Comment 7 Holger Freyther 2007-11-10 17:26:52 PST
Tossing my two cents. I care a lot for the binary size. So this adds 30k of code for something already available in the toolkit so please make it optional to use the built-in codec...
Comment 8 George Staikos 2007-11-10 17:42:20 PST
Comment on attachment 17161 [details]
Changes implementation of convertutf8toutf16 to use unicode.org conversion function

Agreed, this is adding a lot of code we just don't need in Qt afaik.
Comment 9 Alexey Proskuryakov 2007-11-11 02:21:25 PST
(In reply to comment #7)
> So this adds 30k of code for something already available in the toolkit so please make it optional
> to use the built-in codec...

Hmm, where do these 30K come from? We only use a single tiny function (I assume you do have dead code stripping enabled). I don't think such a trivial operation warrants having platform-specific branches.

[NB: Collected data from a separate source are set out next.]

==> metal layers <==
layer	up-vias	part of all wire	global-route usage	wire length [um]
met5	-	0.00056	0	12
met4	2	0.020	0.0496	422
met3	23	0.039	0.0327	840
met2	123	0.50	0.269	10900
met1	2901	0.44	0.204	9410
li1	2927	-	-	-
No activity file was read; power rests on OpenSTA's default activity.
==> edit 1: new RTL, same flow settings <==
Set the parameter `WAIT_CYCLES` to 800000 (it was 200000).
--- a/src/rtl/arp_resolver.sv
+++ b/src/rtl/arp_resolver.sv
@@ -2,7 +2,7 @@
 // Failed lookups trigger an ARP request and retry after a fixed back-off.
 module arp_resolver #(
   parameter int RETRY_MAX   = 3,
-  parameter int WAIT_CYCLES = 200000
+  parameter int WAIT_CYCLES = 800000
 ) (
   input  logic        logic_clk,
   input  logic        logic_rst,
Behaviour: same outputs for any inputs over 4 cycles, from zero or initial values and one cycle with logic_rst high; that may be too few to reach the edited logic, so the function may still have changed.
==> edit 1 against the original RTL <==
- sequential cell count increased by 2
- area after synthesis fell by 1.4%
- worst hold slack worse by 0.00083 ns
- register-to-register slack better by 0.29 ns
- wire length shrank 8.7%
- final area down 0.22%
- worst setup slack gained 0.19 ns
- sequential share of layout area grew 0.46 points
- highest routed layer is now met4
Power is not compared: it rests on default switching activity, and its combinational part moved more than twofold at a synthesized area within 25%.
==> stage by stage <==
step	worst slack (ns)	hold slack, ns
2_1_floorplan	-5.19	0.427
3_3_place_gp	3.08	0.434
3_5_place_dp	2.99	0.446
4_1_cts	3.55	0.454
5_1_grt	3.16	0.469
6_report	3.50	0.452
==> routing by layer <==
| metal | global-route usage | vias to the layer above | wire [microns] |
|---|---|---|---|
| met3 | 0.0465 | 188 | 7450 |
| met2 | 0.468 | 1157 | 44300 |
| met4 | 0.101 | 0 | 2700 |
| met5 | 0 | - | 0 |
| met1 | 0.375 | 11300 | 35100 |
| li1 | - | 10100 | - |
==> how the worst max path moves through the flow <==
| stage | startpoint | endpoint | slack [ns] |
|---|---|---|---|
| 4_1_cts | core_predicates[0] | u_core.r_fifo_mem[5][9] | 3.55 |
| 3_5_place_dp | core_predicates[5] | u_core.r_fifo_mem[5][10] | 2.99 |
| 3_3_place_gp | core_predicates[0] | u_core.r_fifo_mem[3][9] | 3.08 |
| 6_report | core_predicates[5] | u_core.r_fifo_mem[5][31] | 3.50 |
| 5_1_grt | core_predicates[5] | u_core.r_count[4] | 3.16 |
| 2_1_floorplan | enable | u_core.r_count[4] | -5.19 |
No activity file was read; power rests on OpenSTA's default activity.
<file path="config.mk">
export PLATFORM = sky130hd
export DESIGN_NAME = mac_iter_unit_flat
export DESIGN_NICKNAME = d
export VERILOG_FILES = /design/src/rtl/mac_iter_unit_if.sv /design/src/rtl/mac_iter_unit.sv /design/src/flat_wrapper.sv
export SDC_FILE = /design/constraint.sdc
export NUM_CORES = 2
export LEC_CHECK = 0
export CAP_MARGIN = 20
export CORE_UTILIZATION = 40
export CTS_BUF_LIST = sky130_fd_sc_hd__clkbuf_4 sky130_fd_sc_hd__clkbuf_8
export DETAILED_ROUTE_END_ITERATION = 8
export DONT_BUFFER_PORTS = 1
export SETUP_SLACK_MARGIN = 0.5
export SKIP_LAST_GASP = 1
export SLEW_MARGIN = 0
export SYNTH_ARGS = -nofsm -noshare
export SYNTH_HDL_FRONTEND = slang
export SYNTH_SLANG_ARGS = --single-unit
</file>
<file path="constraint.sdc">
create_clock -name clk -period 13.75 [get_ports clk]
set_input_delay 1.375 -clock clk [delete_from_list [all_inputs] [get_ports clk]]
set_output_delay 1.375 -clock clk [all_outputs]
set_load 0.05 [all_outputs]
</file>
<file path="src/rtl/mac_iter_unit_if.sv">
// Handshake and operand bundle between the EX stage and the iterative multiply/MAC engine.
// EX drives the request side (master); the engine drives result, ready and busy (slave).
interface mac_iter_unit_if #(
  parameter int DATA_W = 32
);
  logic                  start_i;
  logic                  annul_i;
  logic [2:0]            op_i;
  logic [DATA_W-1:0]     opdata1_i;
  logic [DATA_W-1:0]     opdata2_i;
  logic [2*DATA_W-1:0]   hilo_i;
  logic [2*DATA_W-1:0]   result_o;
  logic                  ready_o;
  logic                  busy_o;

  modport master (
    output start_i, annul_i, op_i, opdata1_i, opdata2_i, hilo_i,
    input  result_o, ready_o, busy_o
  );

  modport slave (
    input  start_i, annul_i, op_i, opdata1_i, opdata2_i, hilo_i,
    output result_o, ready_o, busy_o
  );
endinterface

</file>
<file path="src/rtl/mac_iter_unit.sv">
// Iterative signed/unsigned MULT, MADD and MSUB engine retiring BPC multiplier bits per cycle.
// Signed operands are reduced to magnitudes; the sign is restored once before accumulation.
module mac_iter_unit #(
  parameter int DATA_W = 32,
  parameter int BPC    = 4
) (
  input  logic           clk,
  input  logic           rst,
  mac_iter_unit_if.slave bus
);
  localparam int ITER  = DATA_W / BPC;
  localparam int PW    = 2 * DATA_W;
  localparam int CNT_W = (ITER > 1) ? $clog2(ITER) : 1;
  localparam logic [CNT_W-1:0] CNT_LAST = CNT_W'(ITER - 1);

  typedef enum logic [1:0] {
    ST_IDLE = 2'd0,
    ST_CALC = 2'd1,
    ST_ACC  = 2'd2,
    ST_DONE = 2'd3
  } state_e;

  state_e            state_r;
  state_e            next_state_s;
  logic [PW-1:0]     acc_r;
  logic [PW-1:0]     mcand_r;
  logic [DATA_W-1:0] mplier_r;
  logic [PW-1:0]     hilo_r;
  logic [PW-1:0]     result_r;
  logic [CNT_W-1:0]  cnt_r;
  logic [1:0]        op_kind_r;
  logic              neg_r;
  logic              ready_r;
  logic              busy_r;

  logic              accept_s;
  logic              abort_s;
  logic              signed_op_s;
  logic [BPC-1:0]    digit_s;
  logic [PW-1:0]     pp_s;
  logic [PW-1:0]     prod_s;
  logic [PW-1:0]     final_s;

  // Op codes 110/111 fall back to MULTU, so they must not be treated as signed.
  function automatic logic is_signed_op(input logic [2:0] op);
    return (op[0] == 1'b0) && (op[2:1] != 2'b11);
  endfunction

  // Most negative input maps to 2^(DATA_W-1), which still fits unsigned DATA_W bits.
  function automatic logic [DATA_W-1:0] magnitude(input logic [DATA_W-1:0] v,
                                                  input logic             sgn);
    if (sgn && v[DATA_W-1]) begin
      return ~v + DATA_W'(1'b1);
    end else begin
      return v;
    end
  endfunction

  assign accept_s    = bus.start_i & ~bus.annul_i;
  assign abort_s     = bus.annul_i | ~bus.start_i;
  assign signed_op_s = is_signed_op(bus.op_i);
  assign digit_s     = mplier_r[BPC-1:0];

  // Partial product and final {HI,LO} arithmetic, all modulo 2^PW.
  always_comb begin
    pp_s    = mcand_r * PW'(digit_s);
    prod_s  = acc_r;
    final_s = acc_r;
    if (neg_r) begin
      prod_s = ~acc_r + PW'(1'b1);
    end else begin
      prod_s = acc_r;
    end
    case (op_kind_r)
      2'b01:   final_s = hilo_r + prod_s;
      2'b10:   final_s = hilo_r - prod_s;
      default: final_s = prod_s;
    endcase
  end

  // Next-state logic; a dropped start outside IDLE behaves like an annul.
  always_comb begin
    next_state_s = state_r;
    case (state_r)
      ST_IDLE: begin
        if (accept_s) begin
          next_state_s = ST_CALC;
        end else begin
          next_state_s = ST_IDLE;
        end
      end
      ST_CALC: begin
        if (abort_s) begin
          next_state_s = ST_IDLE;
        end else if (cnt_r == CNT_LAST) begin
          next_state_s = ST_ACC;
        end else begin
          next_state_s = ST_CALC;
        end
      end
      ST_ACC: begin
        if (abort_s) begin
          next_state_s = ST_IDLE;
        end else begin
          next_state_s = ST_DONE;
        end
      end
      ST_DONE: begin
        if (abort_s) begin
          next_state_s = ST_IDLE;
        end else begin
          next_state_s = ST_DONE;
        end
      end
      default: next_state_s = ST_IDLE;
    endcase
  end

  // State register.
  always_ff @(posedge clk or negedge rst) begin
    if (!rst) begin
      state_r <= ST_IDLE;
    end else begin
      state_r <= next_state_s;
    end
  end

  // Operand latch and shift-add datapath; mcand shifts left so no per-cycle barrel shift is needed.
  always_ff @(posedge clk or negedge rst) begin
    if (!rst) begin
      acc_r     <= '0;
      mcand_r   <= '0;
      mplier_r  <= '0;
      hilo_r    <= '0;
      cnt_r     <= '0;
      op_kind_r <= 2'b00;
      neg_r     <= 1'b0;
    end else if (state_r == ST_IDLE && accept_s) begin
      acc_r     <= '0;
      mcand_r   <= PW'(magnitude(bus.opdata1_i, signed_op_s));
      mplier_r  <= magnitude(bus.opdata2_i, signed_op_s);
      hilo_r    <= bus.hilo_i;
      cnt_r     <= '0;
      op_kind_r <= bus.op_i[2:1];
      neg_r     <= signed_op_s & (bus.opdata1_i[DATA_W-1] ^ bus.opdata2_i[DATA_W-1]);
    end else if (state_r == ST_CALC) begin
      acc_r    <= acc_r + pp_s;
      mcand_r  <= mcand_r << BPC;
      mplier_r <= mplier_r >> BPC;
      cnt_r    <= cnt_r + CNT_W'(1'b1);
    end else begin
      acc_r <= acc_r;
    end
  end

  // Registered handshake outputs and result; result only changes on ACC -> DONE.
  always_ff @(posedge clk or negedge rst) begin
    if (!rst) begin
      ready_r  <= 1'b0;
      busy_r   <= 1'b0;
      result_r <= '0;
    end else begin
      ready_r <= (next_state_s == ST_DONE);
      busy_r  <= (next_state_s == ST_CALC) || (next_state_s == ST_ACC);
      if (state_r == ST_ACC && next_state_s == ST_DONE) begin
        result_r <= final_s;
      end else begin
        result_r <= result_r;
      end
    end
  end

  assign bus.result_o = result_r;
  assign bus.ready_o  = ready_r;
  assign bus.busy_o   = busy_r;
endmodule

</file>
<file path="src/flat_wrapper.sv">
// flat-port wrapper written by rule: the top's interface ports become plain ports
module mac_iter_unit_flat 
#(
  parameter int DATA_W = 32,
  parameter int BPC    = 4
)
  (clk, rst, bus_start_i, bus_annul_i, bus_op_i, bus_opdata1_i, bus_opdata2_i, bus_hilo_i, bus_result_o, bus_ready_o, bus_busy_o);
  mac_iter_unit_if #(.DATA_W(DATA_W)) bus_i ();
  input  logic clk;
  input  logic rst;
  input wire logic [$bits(bus_i.start_i)-1:0] bus_start_i;
  input wire logic [$bits(bus_i.annul_i)-1:0] bus_annul_i;
  input wire logic [$bits(bus_i.op_i)-1:0] bus_op_i;
  input wire logic [$bits(bus_i.opdata1_i)-1:0] bus_opdata1_i;
  input wire logic [$bits(bus_i.opdata2_i)-1:0] bus_opdata2_i;
  input wire logic [$bits(bus_i.hilo_i)-1:0] bus_hilo_i;
  output wire logic [$bits(bus_i.result_o)-1:0] bus_result_o;
  output wire logic [$bits(bus_i.ready_o)-1:0] bus_ready_o;
  output wire logic [$bits(bus_i.busy_o)-1:0] bus_busy_o;
  assign bus_i.start_i = bus_start_i;
  assign bus_i.annul_i = bus_annul_i;
  assign bus_i.op_i = bus_op_i;
  assign bus_i.opdata1_i = bus_opdata1_i;
  assign bus_i.opdata2_i = bus_opdata2_i;
  assign bus_i.hilo_i = bus_hilo_i;
  assign bus_result_o = bus_i.result_o;
  assign bus_ready_o = bus_i.ready_o;
  assign bus_busy_o = bus_i.busy_o;
  mac_iter_unit #(.DATA_W(DATA_W), .BPC(BPC)) u_core (.clk(clk), .rst(rst), .bus(bus_i));
endmodule
</file>
**src/rtl/disp_pkg.sv**
```systemverilog
// Shared constants, segment decoding and converter state type for the
// multiplexed 7-segment display scanner.
package disp_pkg;

  // Segment patterns gfedcba, active-high before inversion
  localparam logic [6:0] SEG_0     = 7'b0111111;
  localparam logic [6:0] SEG_1     = 7'b0000110;
  localparam logic [6:0] SEG_2     = 7'b1011011;
  localparam logic [6:0] SEG_3     = 7'b1001111;
  localparam logic [6:0] SEG_4     = 7'b1100110;
  localparam logic [6:0] SEG_5     = 7'b1101101;
  localparam logic [6:0] SEG_6     = 7'b1111101;
  localparam logic [6:0] SEG_7     = 7'b0000111;
  localparam logic [6:0] SEG_8     = 7'b1111111;
  localparam logic [6:0] SEG_9     = 7'b1101111;
  localparam logic [6:0] SEG_DASH  = 7'b1000000;
  localparam logic [6:0] SEG_BLANK = 7'b0000000;

  typedef enum logic [1:0] {
    CONV_IDLE,
    CONV_SHIFT,
    CONV_COMMIT
  } conv_state_e;

  function automatic logic [6:0] bcd_to_seg(input logic [3:0] d);
    case (d)
      4'd0:    bcd_to_seg = SEG_0;
      4'd1:    bcd_to_seg = SEG_1;
      4'd2:    bcd_to_seg = SEG_2;
      4'd3:    bcd_to_seg = SEG_3;
      4'd4:    bcd_to_seg = SEG_4;
      4'd5:    bcd_to_seg = SEG_5;
      4'd6:    bcd_to_seg = SEG_6;
      4'd7:    bcd_to_seg = SEG_7;
      4'd8:    bcd_to_seg = SEG_8;
      4'd9:    bcd_to_seg = SEG_9;
      default: bcd_to_seg = SEG_BLANK;
    endcase
  endfunction

  // Largest value representable in n decimal digits
  function automatic longint unsigned pow10_minus1(input int unsigned n);
    longint unsigned p;
    p = 64'd1;
    for (int unsigned i = 0; i < n; i++) p = p * 64'd10;
    return p - 64'd1;
  endfunction

endpackage

```
**src/rtl/bin2bcd_seq.sv**
```systemverilog
// Sequential shift-add-3 binary-to-BCD converter with load/busy/done handshake;
// bcd/ovf are registered and valid in the cycle done pulses.
module bin2bcd_seq
  import disp_pkg::*;
#(
  parameter int unsigned VAL_W = 10,
  parameter int unsigned N_DIG = 8
) (
  input  logic                 clk,
  input  logic                 rst,
  input  logic [VAL_W-1:0]     value_i,
  input  logic                 load,
  output logic                 busy,
  output logic                 done,
  output logic [4*N_DIG-1:0]   bcd,
  output logic                 ovf
);

  localparam int unsigned BCD_W = 4 * N_DIG;
  localparam int unsigned CNT_W = $clog2(VAL_W + 1);
  localparam longint unsigned LIMIT = pow10_minus1(N_DIG);

  conv_state_e        state;
  logic [VAL_W-1:0]   bin_sr;
  logic [BCD_W-1:0]   acc;
  logic [BCD_W-1:0]   acc_adj_c;
  logic [CNT_W-1:0]   bit_cnt;
  logic               ovf_cap;

  // Add 3 to every BCD digit that is 5 or more before the next shift
  always_comb begin
    acc_adj_c = acc;
    for (int i = 0; i < int'(N_DIG); i++) begin
      if (acc[4*i +: 4] >= 4'd5) acc_adj_c[4*i +: 4] = acc[4*i +: 4] + 4'd3;
    end
  end

  always_ff @(posedge clk or negedge rst) begin
    if (!rst) begin
      state   <= CONV_IDLE;
      bin_sr  <= '0;
      acc     <= '0;
      bit_cnt <= '0;
      ovf_cap <= 1'b0;
      busy    <= 1'b0;
      done    <= 1'b0;
      bcd     <= '0;
      ovf     <= 1'b0;
    end else begin
      done <= 1'b0;
      case (state)
        CONV_IDLE: begin
          if (load) begin
            bin_sr  <= value_i;
            acc     <= '0;
            bit_cnt <= '0;
            ovf_cap <= (64'(value_i) > LIMIT);
            busy    <= 1'b1;
            state   <= CONV_SHIFT;
          end
        end
        CONV_SHIFT: begin
          {acc, bin_sr} <= {acc_adj_c[BCD_W-2:0], bin_sr, 1'b0};
          bit_cnt       <= bit_cnt + CNT_W'(1);
          if (bit_cnt == CNT_W'(VAL_W - 1)) state <= CONV_COMMIT;
        end
        CONV_COMMIT: begin
          // Overflowed digits are meaningless; present zeros instead
          bcd   <= ovf_cap ? '0 : acc;
          ovf   <= ovf_cap;
          done  <= 1'b1;
          busy  <= 1'b0;
          state <= CONV_IDLE;
        end
        default: state <= CONV_IDLE;
      endcase
    end
  end

endmodule

```
**src/rtl/seg_scan_display.sv**
```systemverilog
// N_DIG-digit multiplexed common-anode 7-segment scanner fed by a binary value.
// Optional macro DISP_BLINK_EN builds the per-digit blink frame counter.
module seg_scan_display
  import disp_pkg::*;
#(
  parameter int unsigned N_DIG       = 8,
  parameter int unsigned VAL_W       = 10,
  parameter int unsigned SCAN_DIV    = 100000,
  parameter int unsigned LZ_SUPPRESS = 1,
  parameter int unsigned BLINK_DIV   = 25
) (
  input  logic              clk,
  input  logic              rst,
  input  logic [VAL_W-1:0]  value_i,
  input  logic              load,
  output logic              busy,
  input  logic [N_DIG-1:0]  en_mask,
  input  logic [N_DIG-1:0]  dp_mask,
  input  logic [N_DIG-1:0]  blink_mask,
  output logic              ovf,
  output logic [N_DIG-1:0]  DIG,
  output logic [7:0]        Y
);

  localparam int unsigned BCD_W = 4 * N_DIG;
  localparam int unsigned PRE_W = (SCAN_DIV > 1) ? $clog2(SCAN_DIV) : 1;
  localparam int unsigned IDX_W = (N_DIG > 1) ? $clog2(N_DIG) : 1;

  logic              conv_done;
  logic [BCD_W-1:0]  conv_bcd;
  logic              conv_ovf;

  bin2bcd_seq #(
    .VAL_W (VAL_W),
    .N_DIG (N_DIG)
  ) u_bin2bcd (
    .clk     (clk),
    .rst     (rst),
    .value_i (value_i),
    .load    (load),
    .busy    (busy),
    .done    (conv_done),
    .bcd     (conv_bcd),
    .ovf     (conv_ovf)
  );

  // Display register: written only on commit so a frame never mixes values
  logic [BCD_W-1:0] disp_bcd;

  always_ff @(posedge clk or negedge rst) begin
    if (!rst) begin
      disp_bcd <= '0;
      ovf      <= 1'b0;
    end else if (conv_done) begin
      disp_bcd <= conv_bcd;
      ovf      <= conv_ovf;
    end
  end

  logic [PRE_W-1:0] pre_cnt;
  logic [IDX_W-1:0] scan_idx;
  logic             tick_c;
  logic             last_slot_c;

  assign tick_c      = (pre_cnt == PRE_W'(SCAN_DIV - 1));
  assign last_slot_c = (scan_idx == IDX_W'(N_DIG - 1));

  always_ff @(posedge clk or negedge rst) begin
    if (!rst) begin
      pre_cnt  <= '0;
      scan_idx <= '0;
    end else begin
      pre_cnt <= tick_c ? '0 : pre_cnt + PRE_W'(1);
      if (tick_c) scan_idx <= last_slot_c ? '0 : scan_idx + IDX_W'(1);
    end
  end

  logic blink_dark_c;

`ifdef DISP_BLINK_EN
  localparam int unsigned BLK_W = (BLINK_DIV > 1) ? $clog2(BLINK_DIV) : 1;

  logic [BLK_W-1:0] frame_cnt;
  logic             blink_off;

  // Phase flips every BLINK_DIV completed frames
  always_ff @(posedge clk or negedge rst) begin
    if (!rst) begin
      frame_cnt <= '0;
      blink_off <= 1'b0;
    end else if (tick_c && last_slot_c) begin
      if (frame_cnt == BLK_W'(BLINK_DIV - 1)) begin
        frame_cnt <= '0;
        blink_off <= ~blink_off;
      end else begin
        frame_cnt <= frame_cnt + BLK_W'(1);
      end
    end
  end

  assign blink_dark_c = blink_off & blink_mask[scan_idx];
`else
  logic unused_blink;
  assign unused_blink = ^{blink_mask, 32'(BLINK_DIV)};
  assign blink_dark_c = 1'b0;
`endif

  logic [N_DIG-1:0] lz_dark_c;
  logic [3:0]       cur_bcd_c;
  logic [6:0]       seg_c;
  logic             dark_c;

  // A digit is a leading zero when it and every digit above it are zero
  always_comb begin
    logic zero_above;
    lz_dark_c  = '0;
    zero_above = 1'b1;
    for (int i = int'(N_DIG) - 1; i >= 0; i--) begin
      zero_above   = zero_above & (disp_bcd[4*i +: 4] == 4'd0);
      lz_dark_c[i] = (LZ_SUPPRESS != 0) && (i != 0) && zero_above;
    end
  end

  always_comb begin
    cur_bcd_c = 4'd0;
    for (int i = 0; i < int'(N_DIG); i++) begin
      if (scan_idx == IDX_W'(i)) cur_bcd_c = disp_bcd[4*i +: 4];
    end
    seg_c  = ovf ? SEG_DASH : bcd_to_seg(cur_bcd_c);
    dark_c = !en_mask[scan_idx] || (!ovf && lz_dark_c[scan_idx]) || blink_dark_c;
  end

  // Pins update together in the cycle after each tick
  always_ff @(posedge clk or negedge rst) begin
    if (!rst) begin
      DIG <= '1;
      Y   <= 8'hFF;
    end else if (tick_c) begin
      if (dark_c) begin
        DIG <= '1;
        Y   <= 8'hFF;
      end else begin
        DIG <= ~(N_DIG'(1) << scan_idx);
        Y   <= ~{dp_mask[scan_idx], seg_c};
      end
    end
  end

endmodule

```
**config.mk**
```make
export PLATFORM = sky130hd
export DESIGN_NAME = seg_scan_display
export DESIGN_NICKNAME = d
export VERILOG_FILES = /design/src/rtl/disp_pkg.sv /design/src/rtl/bin2bcd_seq.sv /design/src/rtl/seg_scan_display.sv
export SDC_FILE = /design/constraint.sdc
export NUM_CORES = 1
export LEC_CHECK = 0
export CORE_MARGIN = 2
export CORE_UTILIZATION = 45
export CTS_CLUSTER_DIAMETER = 60
export DETAILED_ROUTE_END_ITERATION = 12
export GPL_TIMING_DRIVEN = 0
export PLACE_DENSITY = 0.69
export SLEW_MARGIN = 25
export SYNTH_ARGS = -nofsm -noshare
export SYNTH_HDL_FRONTEND = slang
export SYNTH_SLANG_ARGS = --single-unit
```
**constraint.sdc**
```tcl
create_clock -name clk -period 8.22 [get_ports clk]
set_input_delay 1.644 -clock clk [delete_from_list [all_inputs] [get_ports clk]]
set_output_delay 1.644 -clock clk [all_outputs]
set_load 0.03 [all_outputs]
```
==> results of run 1 <==
cells in the final DEF (no fill, tap or decap), types with 6 or more instances in the layout:
| cell type | instances |
|---|---|
| mux2_2 | 43 |
| a31oi_1 | 6 |
| nor2b_1 | 8 |
| a21oi_1 | 40 |
| a22oi_1 | 10 |
| a32o_1 | 9 |
| clkdlybuf4s50_1 | 44 |
| o32ai_1 | 7 |
| nor2_1 | 37 |
| nand3_1 | 27 |
| xor2_1 | 14 |
| and2_1 | 7 |
| ha_1 | 31 |
| xnor2_1 | 14 |
| nor4_1 | 7 |
| o31ai_1 | 9 |
| clkbuf_16 | 17 |
| o21ai_0 | 64 |
| nand2b_1 | 9 |
| dfstp_2 | 16 |
| buf_2 | 6 |
| inv_1 | 32 |
| dfrtp_1 | 134 |
| clkbuf_1 | 28 |
| nand2_1 | 73 |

I was actually considering making a custom UTF-8 decoder for WebCore, too - just as with Latin-1, it's bad for performance to initialize the whole codec registry just for those.
Comment 10 Alexey Proskuryakov 2007-11-11 11:15:40 PST
Darin suggests that it would be best to have UTF-8 decoding in one place, such as wtf/unicode. UString::UTF8String() can go there, too.
Comment 11 Alexey Proskuryakov 2007-11-12 05:15:53 PST
(In reply to comment #10)
> Darin suggests that it would be best to have UTF-8 decoding in one place, such
> as wtf/unicode. UString::UTF8String() can go there, too.

Doing that in bug 15953. Keeping this bug open for port authors to consider adding platform-specific branches.
Comment 12 Simon Hausmann 2010-03-23 02:17:40 PDT
Closing this bug since r30794 consolidates this into WebCore::String::fromUTF8, which uses the TextEncoding/TextEncoder infrastructure.